Trump gets sick, America gets sicker

Scott Gilmore: Having tested positive for COVID-19, President Donald Trump now faces some poor odds. America too.

Trump exits Marine One on the South Lawn of the White House on Oct. 1, 2020, the day before announcing he tested positive for COVID-19 (Drew Angerer/Getty Images)

Trump exits Marine One on the South Lawn of the White House on Oct. 1, 2020, the day before announcing he tested positive for COVID-19 (Drew Angerer/Getty Images)

One of the first unexpected indicators that President Donald Trump had tested positive for the coronavirus was spotted flying at 24,000 feet, about 30 nautical miles off the coast of Delaware.

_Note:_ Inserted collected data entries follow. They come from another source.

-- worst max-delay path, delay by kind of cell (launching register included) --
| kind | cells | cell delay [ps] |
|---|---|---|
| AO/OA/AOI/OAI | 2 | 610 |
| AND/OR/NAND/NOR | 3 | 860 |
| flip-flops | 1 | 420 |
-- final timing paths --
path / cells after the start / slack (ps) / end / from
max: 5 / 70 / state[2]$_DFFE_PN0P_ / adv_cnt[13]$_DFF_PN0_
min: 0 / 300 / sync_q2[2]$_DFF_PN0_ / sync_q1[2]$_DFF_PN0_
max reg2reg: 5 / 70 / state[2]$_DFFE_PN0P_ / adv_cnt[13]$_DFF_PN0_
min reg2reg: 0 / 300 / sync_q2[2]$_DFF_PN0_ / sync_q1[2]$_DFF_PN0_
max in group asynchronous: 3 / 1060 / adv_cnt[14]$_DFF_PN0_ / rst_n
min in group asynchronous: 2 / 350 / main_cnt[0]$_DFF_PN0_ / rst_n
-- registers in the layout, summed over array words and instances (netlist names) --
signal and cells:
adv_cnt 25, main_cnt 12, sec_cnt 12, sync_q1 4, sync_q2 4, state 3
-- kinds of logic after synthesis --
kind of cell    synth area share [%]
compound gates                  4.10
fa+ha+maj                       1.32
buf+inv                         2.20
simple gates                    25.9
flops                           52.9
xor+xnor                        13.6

The United States Navy maintains a fleet of Boeing E-6Bs that are used as backup command centers controlling America’s nuclear arsenal. If an enemy attack destroys the underground bunkers that give the order to fire back, then the naval officers flying high above the Atlantic can push the button for them.

In the hours after it was revealed that Trump aide Hope Hicks was sick with COVID-19 and before the White House confirmed the president had it, too, amateur plane-spotters noticed that one of these E-6Bs was now in the air on the east coast, soon followed by another on the west coast. A military spokesperson has claimed it was a pre-planned flight, but to many others the message being sent to nuclear rivals was clear: The commander-in-chief is sick, but America’s armed forces remain alert and strong.

Like the ripples from a pebble dropped in a pond, when anyone gets sick or is in peril, there are implications that spread outward affecting family, friends, and co-workers. When the president of the United States is sick, those ripples are tidal waves and those tidal waves go around the world and back again.

To begin with, an already chaotic and bitter presidential election will suddenly swerve into utterly unknown territory. Presuming Trump quarantines as he has promised, his campaign will no longer be able to hold rallies, forcing it to fall back on advertising.

READ MORE: COVID-19 in Canada: Here’s how our battle against the second wave is going

Trump is lagging badly behind Joe Biden in fundraising, however, and with the disruption following the firing and arrest of yet another campaign manager (the third to end up in cuffs) shifting gears like that will dramatically reduce the likelihood that Trump can make up the 10 point gap that currently exists between him and Biden.

Assuming Trump remains well enough to do so, he will almost certainly spend a great deal of his time doing media hits. When Brazilian President Jair Bolsonaro became sick with COVID-19, he frequently called into news shows to insist he was doing fine because he was an exceptionally healthy man, the risk had been badly exaggerated by the liberal media, and (regardless of what the “so-called” experts said) hydroxychloroquine was curing him. We can expect an identical script from Trump.

Which means that, ironically, if Trump gets sick but nonetheless pulls through, Republican supporters will become even less inclined to take the coronavirus seriously. The pandemic has already hit the United States harder than any other country in the world, due entirely to the fact Red America refuses to see it as a threat. That self-destructive blindness will only get worse.

And there is a significant possibility the president will not recover. According to the latest data from the American Center for Disease Control, patients of Trump’s age are five times more likely to be hospitalized, and 90 times more likely to die. How likely? Right now one in 10 male patients between the ages of 65 to 74 (Trump is 74) are dying from the virus. In the 75 to 84 age bracket, the mortality rate is one in five. Pre-existing conditions such as obesity make these odds dramatically worse.

The wave of implications may already be crashing over most of America’s senior leadership. Just three nights ago Trump spent two hours shouting at Biden while neither wore a mask. Senior generals, cabinet members, Senate and Congressional leadership, the vice president–all of these people will have been exposed and are likely being tested this morning. By this time next week the United States of America may be run by a skeleton crew as it navigates the worst economic crisis in 90 years, the worst pandemic in a century, and the most disruptive election in its history.

The commander-in-chief is sick. The Armed Forces may be alert and strong. But the rest of the country is a mess, and the next few weeks are only going to get worse.